▸ **PROBLEM TO SOLVE**:
Each line of the data below either holds "layout" or does not. Report how many do, and only that.

(Stored data)
********

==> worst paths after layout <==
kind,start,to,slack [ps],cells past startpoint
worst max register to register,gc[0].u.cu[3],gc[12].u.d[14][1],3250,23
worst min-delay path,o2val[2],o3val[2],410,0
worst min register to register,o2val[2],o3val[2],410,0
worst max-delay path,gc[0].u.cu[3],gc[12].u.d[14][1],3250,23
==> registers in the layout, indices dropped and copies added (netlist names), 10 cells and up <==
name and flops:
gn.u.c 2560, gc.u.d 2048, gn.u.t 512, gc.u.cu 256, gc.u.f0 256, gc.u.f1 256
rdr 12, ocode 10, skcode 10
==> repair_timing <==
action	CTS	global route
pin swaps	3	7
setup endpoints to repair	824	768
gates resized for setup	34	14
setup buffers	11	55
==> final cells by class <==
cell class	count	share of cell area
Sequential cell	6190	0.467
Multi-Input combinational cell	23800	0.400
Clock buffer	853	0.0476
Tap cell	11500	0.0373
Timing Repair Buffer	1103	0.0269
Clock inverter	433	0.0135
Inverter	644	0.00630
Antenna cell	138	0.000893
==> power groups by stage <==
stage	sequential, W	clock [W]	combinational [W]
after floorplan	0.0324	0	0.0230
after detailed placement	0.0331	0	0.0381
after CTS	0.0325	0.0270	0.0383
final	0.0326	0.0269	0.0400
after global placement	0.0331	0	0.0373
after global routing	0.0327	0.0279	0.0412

********

▸ **RESULT FOR THIS EXERCISE**:
2